Paul Graham on Fighting Spam
Ramakrishnan M writes "Paul Graham, the Lisp Guru is back with a great technique to fight spam. It is based on trust matric, and he claims, only 5 out of 1000 spams got leaked out of this system with 0 false positives. Worth looking at."
Create an E-Mail address called, say, spam@example.net.
Put a link to it on your website, but tell people not to use it for anything, E.G.
<a href="mailto:spam@example.net">Spam trap - don't use me</a>
Then, it'll get harvested along with all the others on your site. That mail box will fill up with spam, and nothing else.
What good is that? Well, you've got a ready-made list of messages to filter *out* of your other mail boxes!

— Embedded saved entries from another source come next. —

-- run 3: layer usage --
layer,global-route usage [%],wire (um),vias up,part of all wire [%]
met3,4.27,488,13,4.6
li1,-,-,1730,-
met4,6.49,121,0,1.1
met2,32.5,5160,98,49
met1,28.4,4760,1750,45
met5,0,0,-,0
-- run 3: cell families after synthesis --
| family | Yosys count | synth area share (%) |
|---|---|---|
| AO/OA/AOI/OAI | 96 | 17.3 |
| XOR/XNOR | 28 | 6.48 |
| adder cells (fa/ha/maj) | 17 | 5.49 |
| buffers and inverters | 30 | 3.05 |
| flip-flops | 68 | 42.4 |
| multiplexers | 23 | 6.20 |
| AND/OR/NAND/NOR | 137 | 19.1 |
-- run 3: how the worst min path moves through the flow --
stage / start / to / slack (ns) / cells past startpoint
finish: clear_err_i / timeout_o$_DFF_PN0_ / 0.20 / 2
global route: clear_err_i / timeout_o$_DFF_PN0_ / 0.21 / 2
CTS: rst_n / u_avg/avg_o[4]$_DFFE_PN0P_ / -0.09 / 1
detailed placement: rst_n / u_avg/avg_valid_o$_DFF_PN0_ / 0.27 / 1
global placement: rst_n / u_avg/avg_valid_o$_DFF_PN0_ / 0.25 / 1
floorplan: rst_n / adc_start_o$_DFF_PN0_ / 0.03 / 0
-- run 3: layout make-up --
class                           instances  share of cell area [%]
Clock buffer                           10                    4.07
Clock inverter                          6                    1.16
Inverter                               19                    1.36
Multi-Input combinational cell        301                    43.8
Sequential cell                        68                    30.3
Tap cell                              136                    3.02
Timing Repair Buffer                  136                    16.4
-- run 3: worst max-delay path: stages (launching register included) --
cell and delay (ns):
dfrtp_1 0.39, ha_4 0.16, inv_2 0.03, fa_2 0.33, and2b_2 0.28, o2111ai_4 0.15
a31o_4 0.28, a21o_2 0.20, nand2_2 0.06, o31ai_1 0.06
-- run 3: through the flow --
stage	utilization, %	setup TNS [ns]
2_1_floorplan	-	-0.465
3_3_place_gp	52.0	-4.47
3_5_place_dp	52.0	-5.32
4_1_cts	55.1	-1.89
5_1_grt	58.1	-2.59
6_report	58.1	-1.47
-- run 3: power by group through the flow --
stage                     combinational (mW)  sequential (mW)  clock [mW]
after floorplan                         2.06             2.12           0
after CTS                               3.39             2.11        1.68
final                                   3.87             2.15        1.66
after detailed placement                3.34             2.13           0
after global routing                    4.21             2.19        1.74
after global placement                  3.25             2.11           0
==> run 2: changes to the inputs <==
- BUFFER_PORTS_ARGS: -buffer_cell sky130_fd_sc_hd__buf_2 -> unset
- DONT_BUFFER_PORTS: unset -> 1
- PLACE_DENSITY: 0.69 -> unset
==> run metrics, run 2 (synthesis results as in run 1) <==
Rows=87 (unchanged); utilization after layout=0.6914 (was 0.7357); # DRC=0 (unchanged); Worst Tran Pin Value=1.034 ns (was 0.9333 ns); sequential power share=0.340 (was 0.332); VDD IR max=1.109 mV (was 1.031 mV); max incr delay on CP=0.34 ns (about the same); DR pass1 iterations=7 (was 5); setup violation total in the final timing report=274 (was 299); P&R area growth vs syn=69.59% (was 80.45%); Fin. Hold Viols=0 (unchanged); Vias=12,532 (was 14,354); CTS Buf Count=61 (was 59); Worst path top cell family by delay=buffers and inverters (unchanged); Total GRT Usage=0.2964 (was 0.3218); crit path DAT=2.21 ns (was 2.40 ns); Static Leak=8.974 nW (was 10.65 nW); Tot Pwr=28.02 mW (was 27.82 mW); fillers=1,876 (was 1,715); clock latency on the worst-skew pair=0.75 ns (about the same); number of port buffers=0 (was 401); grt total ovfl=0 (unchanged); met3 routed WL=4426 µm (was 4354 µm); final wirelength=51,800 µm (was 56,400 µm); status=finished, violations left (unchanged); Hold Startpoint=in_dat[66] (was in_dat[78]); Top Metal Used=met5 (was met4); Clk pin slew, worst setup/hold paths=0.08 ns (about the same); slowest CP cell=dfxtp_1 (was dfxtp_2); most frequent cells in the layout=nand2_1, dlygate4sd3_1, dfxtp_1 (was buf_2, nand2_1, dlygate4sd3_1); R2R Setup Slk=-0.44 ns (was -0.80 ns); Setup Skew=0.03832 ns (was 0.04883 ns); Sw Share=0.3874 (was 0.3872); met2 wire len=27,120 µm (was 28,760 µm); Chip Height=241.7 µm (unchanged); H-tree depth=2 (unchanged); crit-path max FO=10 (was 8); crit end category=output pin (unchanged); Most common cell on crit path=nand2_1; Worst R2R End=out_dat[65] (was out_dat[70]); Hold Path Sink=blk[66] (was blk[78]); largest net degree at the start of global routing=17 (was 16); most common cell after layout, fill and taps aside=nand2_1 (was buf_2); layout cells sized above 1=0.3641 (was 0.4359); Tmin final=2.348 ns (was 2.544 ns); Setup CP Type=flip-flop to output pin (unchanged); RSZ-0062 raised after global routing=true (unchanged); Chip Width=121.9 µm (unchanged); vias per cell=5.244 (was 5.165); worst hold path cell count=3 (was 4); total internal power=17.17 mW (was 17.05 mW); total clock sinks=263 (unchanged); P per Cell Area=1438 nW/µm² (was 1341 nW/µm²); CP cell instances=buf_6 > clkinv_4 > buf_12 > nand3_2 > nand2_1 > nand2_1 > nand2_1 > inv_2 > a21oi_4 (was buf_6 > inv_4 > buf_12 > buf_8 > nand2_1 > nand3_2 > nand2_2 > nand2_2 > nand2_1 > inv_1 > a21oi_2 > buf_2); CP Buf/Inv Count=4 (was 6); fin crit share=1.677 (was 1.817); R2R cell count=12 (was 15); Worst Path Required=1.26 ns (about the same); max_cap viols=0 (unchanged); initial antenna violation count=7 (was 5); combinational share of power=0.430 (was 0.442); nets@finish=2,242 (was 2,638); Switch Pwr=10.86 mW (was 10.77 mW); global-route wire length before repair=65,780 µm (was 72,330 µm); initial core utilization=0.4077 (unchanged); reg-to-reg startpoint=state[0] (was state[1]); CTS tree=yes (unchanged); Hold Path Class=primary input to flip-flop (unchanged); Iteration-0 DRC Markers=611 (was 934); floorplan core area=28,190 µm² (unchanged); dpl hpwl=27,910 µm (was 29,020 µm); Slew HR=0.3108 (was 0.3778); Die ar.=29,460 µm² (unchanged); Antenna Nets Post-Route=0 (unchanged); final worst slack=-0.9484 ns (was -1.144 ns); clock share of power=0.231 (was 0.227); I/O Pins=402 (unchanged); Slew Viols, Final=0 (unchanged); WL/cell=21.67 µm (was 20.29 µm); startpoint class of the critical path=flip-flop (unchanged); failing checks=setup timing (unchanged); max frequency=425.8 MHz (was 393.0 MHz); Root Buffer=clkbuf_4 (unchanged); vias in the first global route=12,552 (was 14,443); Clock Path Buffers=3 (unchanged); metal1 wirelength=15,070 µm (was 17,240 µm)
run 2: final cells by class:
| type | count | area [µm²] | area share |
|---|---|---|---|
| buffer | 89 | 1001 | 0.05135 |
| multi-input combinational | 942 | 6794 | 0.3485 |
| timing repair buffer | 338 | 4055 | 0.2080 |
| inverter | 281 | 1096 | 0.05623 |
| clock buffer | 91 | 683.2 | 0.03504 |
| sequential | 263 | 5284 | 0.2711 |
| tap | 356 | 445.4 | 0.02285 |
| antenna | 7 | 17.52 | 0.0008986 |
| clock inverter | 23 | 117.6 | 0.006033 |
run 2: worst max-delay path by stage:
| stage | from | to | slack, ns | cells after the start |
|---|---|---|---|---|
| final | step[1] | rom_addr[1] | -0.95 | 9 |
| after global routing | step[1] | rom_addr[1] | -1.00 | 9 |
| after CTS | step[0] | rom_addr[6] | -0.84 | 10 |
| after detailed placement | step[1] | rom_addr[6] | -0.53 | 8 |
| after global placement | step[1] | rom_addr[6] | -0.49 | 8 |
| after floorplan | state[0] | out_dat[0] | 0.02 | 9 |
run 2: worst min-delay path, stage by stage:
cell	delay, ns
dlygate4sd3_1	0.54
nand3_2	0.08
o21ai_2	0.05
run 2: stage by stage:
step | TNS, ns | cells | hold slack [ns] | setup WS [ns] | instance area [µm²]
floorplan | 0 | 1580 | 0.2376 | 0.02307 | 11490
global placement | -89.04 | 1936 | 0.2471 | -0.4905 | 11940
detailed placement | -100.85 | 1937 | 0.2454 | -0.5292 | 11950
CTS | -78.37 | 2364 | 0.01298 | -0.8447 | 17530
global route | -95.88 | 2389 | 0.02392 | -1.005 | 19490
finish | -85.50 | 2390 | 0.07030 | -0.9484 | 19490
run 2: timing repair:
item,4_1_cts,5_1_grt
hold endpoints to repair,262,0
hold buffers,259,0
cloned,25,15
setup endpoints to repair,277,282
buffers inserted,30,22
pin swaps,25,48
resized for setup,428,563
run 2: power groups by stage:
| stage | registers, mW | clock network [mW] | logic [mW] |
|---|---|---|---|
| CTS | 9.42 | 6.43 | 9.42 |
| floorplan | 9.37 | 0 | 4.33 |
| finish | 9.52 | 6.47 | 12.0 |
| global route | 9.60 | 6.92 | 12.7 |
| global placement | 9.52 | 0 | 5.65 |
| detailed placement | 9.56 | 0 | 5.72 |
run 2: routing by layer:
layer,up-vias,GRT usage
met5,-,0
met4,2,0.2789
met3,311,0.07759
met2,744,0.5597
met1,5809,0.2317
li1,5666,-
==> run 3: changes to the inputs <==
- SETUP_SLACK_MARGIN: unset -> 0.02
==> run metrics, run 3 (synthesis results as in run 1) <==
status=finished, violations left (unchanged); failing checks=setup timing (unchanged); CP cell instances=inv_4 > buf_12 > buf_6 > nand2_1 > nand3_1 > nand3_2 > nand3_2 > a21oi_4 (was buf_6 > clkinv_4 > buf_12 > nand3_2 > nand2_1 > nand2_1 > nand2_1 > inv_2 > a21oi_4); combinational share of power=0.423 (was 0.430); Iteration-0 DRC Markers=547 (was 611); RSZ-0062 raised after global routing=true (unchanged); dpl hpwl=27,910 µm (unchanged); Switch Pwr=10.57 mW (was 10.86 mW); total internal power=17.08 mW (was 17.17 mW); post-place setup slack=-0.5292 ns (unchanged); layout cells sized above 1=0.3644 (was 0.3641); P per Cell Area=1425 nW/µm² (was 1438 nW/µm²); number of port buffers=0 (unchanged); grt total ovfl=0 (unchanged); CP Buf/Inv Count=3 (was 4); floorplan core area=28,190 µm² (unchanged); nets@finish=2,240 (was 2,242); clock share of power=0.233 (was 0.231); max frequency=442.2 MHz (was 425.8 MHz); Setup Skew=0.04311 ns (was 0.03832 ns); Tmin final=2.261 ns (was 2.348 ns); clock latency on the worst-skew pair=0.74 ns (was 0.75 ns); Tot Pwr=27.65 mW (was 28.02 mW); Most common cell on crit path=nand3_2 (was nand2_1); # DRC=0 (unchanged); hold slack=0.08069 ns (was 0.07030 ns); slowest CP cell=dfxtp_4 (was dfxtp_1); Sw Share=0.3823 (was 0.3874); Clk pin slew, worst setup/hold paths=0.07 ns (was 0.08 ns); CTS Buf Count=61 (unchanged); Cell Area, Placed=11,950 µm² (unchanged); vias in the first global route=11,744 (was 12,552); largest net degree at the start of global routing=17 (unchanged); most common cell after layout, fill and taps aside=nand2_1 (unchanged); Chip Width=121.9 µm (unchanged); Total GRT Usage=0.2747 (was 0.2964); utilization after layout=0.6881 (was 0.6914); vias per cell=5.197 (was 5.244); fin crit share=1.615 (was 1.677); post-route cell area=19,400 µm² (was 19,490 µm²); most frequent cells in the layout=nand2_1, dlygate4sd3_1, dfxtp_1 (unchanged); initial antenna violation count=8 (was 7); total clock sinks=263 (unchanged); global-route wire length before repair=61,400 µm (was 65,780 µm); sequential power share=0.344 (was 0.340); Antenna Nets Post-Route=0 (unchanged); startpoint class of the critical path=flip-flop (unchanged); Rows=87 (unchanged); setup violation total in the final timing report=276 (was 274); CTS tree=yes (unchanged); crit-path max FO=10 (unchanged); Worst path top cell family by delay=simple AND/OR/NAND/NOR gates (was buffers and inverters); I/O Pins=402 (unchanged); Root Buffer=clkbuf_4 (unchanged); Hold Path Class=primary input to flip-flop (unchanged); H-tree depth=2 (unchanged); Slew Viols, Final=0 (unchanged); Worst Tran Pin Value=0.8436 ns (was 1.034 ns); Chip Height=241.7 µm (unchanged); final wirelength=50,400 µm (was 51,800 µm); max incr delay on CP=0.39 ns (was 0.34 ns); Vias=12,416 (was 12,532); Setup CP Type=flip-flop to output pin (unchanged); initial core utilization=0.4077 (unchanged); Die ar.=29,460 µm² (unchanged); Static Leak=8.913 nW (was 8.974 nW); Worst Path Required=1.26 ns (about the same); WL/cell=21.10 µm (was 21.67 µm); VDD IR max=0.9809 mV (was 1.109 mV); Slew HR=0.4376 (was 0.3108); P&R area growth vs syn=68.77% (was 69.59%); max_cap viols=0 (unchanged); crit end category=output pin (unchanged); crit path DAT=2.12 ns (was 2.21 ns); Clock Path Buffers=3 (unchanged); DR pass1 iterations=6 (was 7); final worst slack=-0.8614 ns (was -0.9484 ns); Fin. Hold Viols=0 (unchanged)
### src/rtl/mp_add_seq.sv
// Multi-precision add/subtract sequencer: walks WORDS x N-bit operands LSW first
// through one N-bit adder slice, returning the full result plus NZCV flags.
module mp_add_seq #(
    parameter int N     = 32,
    parameter int WORDS = 4
) (
    input  logic                 clk,
    input  logic                 rst_n,
    input  logic                 in_valid,
    output logic                 in_ready,
    input  logic                 op_sub,
    input  logic [N*WORDS-1:0]   a_in,
    input  logic [N*WORDS-1:0]   b_in,
    output logic                 out_valid,
    input  logic                 out_ready,
    output logic [N*WORDS-1:0]   result,
    output logic                 flag_n,
    output logic                 flag_z,
    output logic                 flag_c,
    output logic                 flag_v,
    output logic                 busy
);

    localparam int IW = (WORDS > 1) ? $clog2(WORDS) : 1;

    typedef enum logic [1:0] {
        IDLE,
        RUN,
        DONE
    } state_t;

    state_t          state;
    state_t          state_next;

    logic [N-1:0]    a_w   [WORDS];
    logic [N-1:0]    b_w   [WORDS];
    logic [N-1:0]    res_w [WORDS];
    logic            op_q;
    logic [IW-1:0]   idx;
    logic            carry;
    logic            zacc;

    logic [N-1:0]    aw;
    logic [N-1:0]    bw;
    logic [N-1:0]    s;
    logic            co;
    logic            last;

    // Single add slice; subtraction is A + ~B with the initial carry set to 1.
    always_comb begin
        aw      = a_w[idx];
        bw      = b_w[idx] ^ {N{op_q}};
        {co, s} = {1'b0, aw} + {1'b0, bw} + {{N{1'b0}}, carry};
        last    = (idx == IW'(WORDS - 1));
    end

    always_comb begin
        state_next = state;
        case (state)
            IDLE:    if (in_valid)  state_next = RUN;
            RUN:     if (last)      state_next = DONE;
            DONE:    if (out_ready) state_next = IDLE;
            default:                state_next = IDLE;
        endcase
    end

    always_ff @(posedge clk or negedge rst_n) begin
        if (!rst_n) begin
            state <= IDLE;
        end else begin
            state <= state_next;
        end
    end

    always_ff @(posedge clk or negedge rst_n) begin
        if (!rst_n) begin
            for (int unsigned i = 0; i < WORDS; i++) begin
                a_w[i]   <= '0;
                b_w[i]   <= '0;
                res_w[i] <= '0;
            end
            op_q   <= 1'b0;
            idx    <= '0;
            carry  <= 1'b0;
            zacc   <= 1'b0;
            flag_n <= 1'b0;
            flag_z <= 1'b0;
            flag_c <= 1'b0;
            flag_v <= 1'b0;
        end else begin
            case (state)
                IDLE: begin
                    if (in_valid) begin
                        for (int unsigned i = 0; i < WORDS; i++) begin
                            a_w[i] <= a_in[i*N +: N];
                            b_w[i] <= b_in[i*N +: N];
                        end
                        op_q  <= op_sub;
                        idx   <= '0;
                        carry <= op_sub;
                        zacc  <= 1'b1;
                    end
                end
                RUN: begin
                    res_w[idx] <= s;
                    carry      <= co;
                    zacc       <= zacc & (s == '0);
                    if (last) begin
                        flag_c <= co;
                        flag_n <= s[N-1];
                        flag_z <= zacc & (s == '0);
                        flag_v <= (aw[N-1] & bw[N-1] & ~s[N-1]) |
                                  (~aw[N-1] & ~bw[N-1] & s[N-1]);
                    end else begin
                        idx <= idx + 1'b1;
                    end
                end
                default: ;
            endcase
        end
    end

    always_comb begin
        result = '0;
        for (int unsigned i = 0; i < WORDS; i++) begin
            result[i*N +: N] = res_w[i];
        end
    end

    assign in_ready  = (state == IDLE);
    assign out_valid = (state == DONE);
    assign busy      = (state == RUN);

endmodule
[src/rtl/lsu_pkg.sv]
// Shared types and helpers for the memory-stage load/store unit:
// FSM encoding, RV64 load/store funct3 codes and access-size helpers.
package lsu_pkg;

    typedef enum logic [1:0] {
        StIdle = 2'd0,
        StWait = 2'd1,
        StDone = 2'd2
    } lsu_state_e;

    localparam logic [2:0] F3_LB  = 3'd0;
    localparam logic [2:0] F3_LH  = 3'd1;
    localparam logic [2:0] F3_LW  = 3'd2;
    localparam logic [2:0] F3_LD  = 3'd3;
    localparam logic [2:0] F3_LBU = 3'd4;
    localparam logic [2:0] F3_LHU = 3'd5;
    localparam logic [2:0] F3_LWU = 3'd6;

    localparam logic [2:0] F3_SB = 3'd0;
    localparam logic [2:0] F3_SH = 3'd1;
    localparam logic [2:0] F3_SW = 3'd2;
    localparam logic [2:0] F3_SD = 3'd3;

    // Byte-enable pattern for an access of 1/2/4/8 bytes at lane 0.
    function automatic logic [7:0] size_mask(input logic [1:0] size);
        case (size)
            2'd0:    size_mask = 8'h01;
            2'd1:    size_mask = 8'h03;
            2'd2:    size_mask = 8'h0F;
            default: size_mask = 8'hFF;
        endcase
    endfunction

    // Address bits that must be zero for a naturally aligned access.
    function automatic logic [2:0] size_lowbits(input logic [1:0] size);
        case (size)
            2'd0:    size_lowbits = 3'b000;
            2'd1:    size_lowbits = 3'b001;
            2'd2:    size_lowbits = 3'b011;
            default: size_lowbits = 3'b111;
        endcase
    endfunction

endpackage

[src/rtl/lsu_lane_align.sv]
// Combinational byte-lane steering: store byte enables and data shift,
// load data shift and sign/zero extension.
module lsu_lane_align
    import lsu_pkg::*;
#(
    parameter int unsigned XLEN = 64
) (
    input  logic [2:0]      funct3,
    input  logic [2:0]      off,
    input  logic [XLEN-1:0] store_data,
    input  logic [XLEN-1:0] rdata,
    output logic [7:0]      be,
    output logic [XLEN-1:0] wdata,
    output logic [XLEN-1:0] load_data
);

    logic [5:0]      sh_amt;
    logic [XLEN-1:0] sh;

    always_comb begin
        sh_amt = {off, 3'b000};
        be     = size_mask(funct3[1:0]) << off;
        wdata  = store_data << sh_amt;
        sh     = rdata >> sh_amt;
    end

    always_comb begin
        load_data = sh;
        case (funct3)
            F3_LB:   load_data = {{(XLEN-8){sh[7]}}, sh[7:0]};
            F3_LH:   load_data = {{(XLEN-16){sh[15]}}, sh[15:0]};
            F3_LW:   load_data = {{(XLEN-32){sh[31]}}, sh[31:0]};
            F3_LD:   load_data = sh;
            F3_LBU:  load_data = {{(XLEN-8){1'b0}}, sh[7:0]};
            F3_LHU:  load_data = {{(XLEN-16){1'b0}}, sh[15:0]};
            F3_LWU:  load_data = {{(XLEN-32){1'b0}}, sh[31:0]};
            default: load_data = sh;
        endcase
    end

endmodule

[src/rtl/mem_stage_lsu.sv]
// RV64 memory-stage load/store unit: one req/ack bus transaction per access, stalling the
// pipeline until done. Define LSU_MISALIGN_TRAP_EN to trap misaligned accesses via MisalignM.
module mem_stage_lsu
    import lsu_pkg::*;
#(
    parameter int unsigned XLEN        = 64,
    parameter int unsigned TIMEOUT_CYC = 255
) (
    input  logic            clk,
    input  logic            rst,
    input  logic            MemReadM,
    input  logic            MemWriteM,
    input  logic [2:0]      Funct3M,
    input  logic [XLEN-1:0] ALUResultM,
    input  logic [XLEN-1:0] WriteDataM,
    output logic [XLEN-1:0] ReadData,
    output logic            StallM,
    output logic            BusErrM,
    output logic            MisalignM,
    output logic            dmem_req,
    output logic            dmem_we,
    output logic [XLEN-1:0] dmem_addr,
    output logic [XLEN-1:0] dmem_wdata,
    output logic [7:0]      dmem_be,
    input  logic            dmem_ack,
    input  logic [XLEN-1:0] dmem_rdata
);

    lsu_state_e state_q, state_d;

    logic [7:0]      timer_q;
    logic [2:0]      f3_q;
    logic [2:0]      off_q;
    logic            load_q;
    logic [XLEN-1:0] read_data_q;
    logic            bus_err_q;
    logic            req_q;
    logic            we_q;
    logic [XLEN-1:0] addr_q;
    logic [XLEN-1:0] wdata_q;
    logic [7:0]      be_q;

    logic            access;
    logic            legal;
    logic            mis_block;
    logic            launch;
    logic            timeout;
    logic [2:0]      off_in;
    logic [2:0]      f3_sel;
    logic [2:0]      off_sel;
    logic [7:0]      la_be;
    logic [XLEN-1:0] la_wdata;
    logic [XLEN-1:0] la_load;

    always_comb begin
        access = MemReadM | MemWriteM;
        // A simultaneous read+write request is handled as a store.
        if (MemWriteM) begin
            legal = Funct3M inside {F3_SB, F3_SH, F3_SW, F3_SD};
        end else begin
            legal = Funct3M <= F3_LWU;
        end
`ifdef LSU_MISALIGN_TRAP_EN
        mis_block = |(ALUResultM[2:0] & size_lowbits(Funct3M[1:0]));
        off_in    = ALUResultM[2:0];
`else
        mis_block = 1'b0;
        off_in    = ALUResultM[2:0] & ~size_lowbits(Funct3M[1:0]);
`endif
        launch  = (state_q == StIdle) && access && legal && !mis_block;
        timeout = (timer_q == 8'(TIMEOUT_CYC));
        // Live inputs drive the store lanes at launch; latched ones format the load at ack.
        f3_sel  = (state_q == StIdle) ? Funct3M : f3_q;
        off_sel = (state_q == StIdle) ? off_in  : off_q;
    end

    lsu_lane_align #(
        .XLEN(XLEN)
    ) u_lane_align (
        .funct3    (f3_sel),
        .off       (off_sel),
        .store_data(WriteDataM),
        .rdata     (dmem_rdata),
        .be        (la_be),
        .wdata     (la_wdata),
        .load_data (la_load)
    );

    always_ff @(posedge clk) begin
        if (rst) begin
            state_q <= StIdle;
        end else begin
            state_q <= state_d;
        end
    end

    always_comb begin
        state_d = state_q;
        case (state_q)
            StIdle:  if (launch) state_d = StWait;
            StWait:  if (dmem_ack || timeout) state_d = StDone;
            StDone:  state_d = StIdle;
            default: state_d = StIdle;
        endcase
    end

    always_comb begin
        StallM    = !rst && (launch || (state_q == StWait));
        MisalignM = !rst && (state_q == StIdle) && access && legal && mis_block;
    end

    always_ff @(posedge clk) begin
        if (rst) begin
            timer_q     <= '0;
            f3_q        <= '0;
            off_q       <= '0;
            load_q      <= 1'b0;
            read_data_q <= '0;
            bus_err_q   <= 1'b0;
            req_q       <= 1'b0;
            we_q        <= 1'b0;
            addr_q      <= '0;
            wdata_q     <= '0;
            be_q        <= '0;
        end else begin
            bus_err_q <= 1'b0;
            case (state_q)
                StIdle: begin
                    if (launch) begin
                        req_q   <= 1'b1;
                        we_q    <= MemWriteM;
                        addr_q  <= {ALUResultM[XLEN-1:3], 3'b000};
                        be_q    <= la_be;
                        wdata_q <= la_wdata;
                        f3_q    <= Funct3M;
                        off_q   <= off_in;
                        load_q  <= !MemWriteM;
                        timer_q <= 8'd1;
                    end
                end
                StWait: begin
                    if (dmem_ack) begin
                        req_q <= 1'b0;
                        if (load_q) read_data_q <= la_load;
                    end else if (timeout) begin
                        req_q       <= 1'b0;
                        read_data_q <= '0;
                        bus_err_q   <= 1'b1;
                    end else begin
                        timer_q <= timer_q + 8'd1;
                    end
                end
                default: timer_q <= '0;
            endcase
        end
    end

    assign ReadData   = read_data_q;
    assign BusErrM    = bus_err_q;
    assign dmem_req   = req_q;
    assign dmem_we    = we_q;
    assign dmem_addr  = addr_q;
    assign dmem_wdata = wdata_q;
    assign dmem_be    = be_q;

endmodule

[config.mk]
export PLATFORM = sky130hd
export DESIGN_NAME = mem_stage_lsu
export DESIGN_NICKNAME = d
export VERILOG_FILES = /design/src/rtl/lsu_pkg.sv /design/src/rtl/lsu_lane_align.sv /design/src/rtl/mem_stage_lsu.sv
export SDC_FILE = /design/constraint.sdc
export NUM_CORES = 1
export LEC_CHECK = 0
export ABC_AREA = 1
export CAP_MARGIN = 40
export CORE_MARGIN = 2
export CORE_UTILIZATION = 40
export DETAILED_ROUTE_END_ITERATION = 6
export PLACE_DENSITY = 0.79
export SETUP_SLACK_MARGIN = 0.4
export SLEW_MARGIN = 20
export SYNTH_ARGS = -nofsm -noshare
export SYNTH_HDL_FRONTEND = slang
export SYNTH_SLANG_ARGS = --single-unit
[constraint.sdc]
create_clock -name clk -period 2.2 [get_ports clk]
set_input_delay 0.55 -clock clk [delete_from_list [all_inputs] [get_ports clk]]
set_output_delay 0.55 -clock clk [all_outputs]
set_load 0.01 [all_outputs]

So, just write a script that checks each inbound E-Mail against the spam list. If it matches, you *know* it's either:
1. Spam
or
2. An E-Mail that somebody has also sent to the "Don't use me" address.
In either case, you don't want to read it, so it gets auto-deleted. Nice.
Oh, I think I'll patent this, and not tell any of you about the royalty I'm going to charge in 15 years time. Hahahahahahaha!!!
Oh, by the way, first post, first post... NOT!
Here's how: the spam should be written as a 'multipart/alternative' with an html version of the spam as the primary alternate. The text version contains an innocuous message intended to pass the statistical spam filter. The spam message is entirely contained as an /image/ within the html. The text of the spam becomes invisible to the reader but not to the poor schmuck who gets the email.
I'm guessing here that the inclusion of a single image tag in the html is unlikely to trigger the spam filter, and supplying a wealth of evidence that the email is 'not' spam in the unseen alternate text will let the letter through.
Comment removed based on user account deletion
This is the brilliant part, and crucial to the endeavour, and so easy to implement!
It appears all the nay-sayers here haven't even read the article (no surprise). With as little code as needed to implement this it should be a must in the next mozilla mail/pine etc. code base.
only infrmatn esentil to understandn mst b tranmitd
Having had the same email address since '93, I receive close to 1000 spams per day to my personal account (which is also aliased from root/postmaster/webmaster).
/dev/null.
I've tried everything under the planet to reduce the amount that I see in my mailbox; SpamAssassin being one of the best so far. But even that lets through quite a bit (around 10%).
So I decided to attack it from a different angle. I wrote a series of perl-scripts that I plunked into my procmail file.
The scripts work by checking the address of the sender each time a message is received. That address is looked up in a database. If it exists in the db, and it's marked as "authorized", it's just passed into my mailbox.
If it's marked as denied,
If it's never been seen before, an authentication message is sent to the sender asking them to reply to it to authorize themselves. If that authmessage is bounced back, a db entry is made as "denied".
If it's replied to in a normal fashion, that email is marked as "authorized" and any queued up mail from that person is pushed out.
The concept is that spam will almost never have a valid reply-to; so it will bounce and be marked as denied.
Even if the email doesn't bounce, no spammer alive will reply to it; so after 30 days, that email is marked as "denied".
Since I've set this up (for myself and my 10-year-old son who receives porn in his box (grrr!!!!)), it has worked flawlessly. The "real" email is unharmed, while the spam is stopped.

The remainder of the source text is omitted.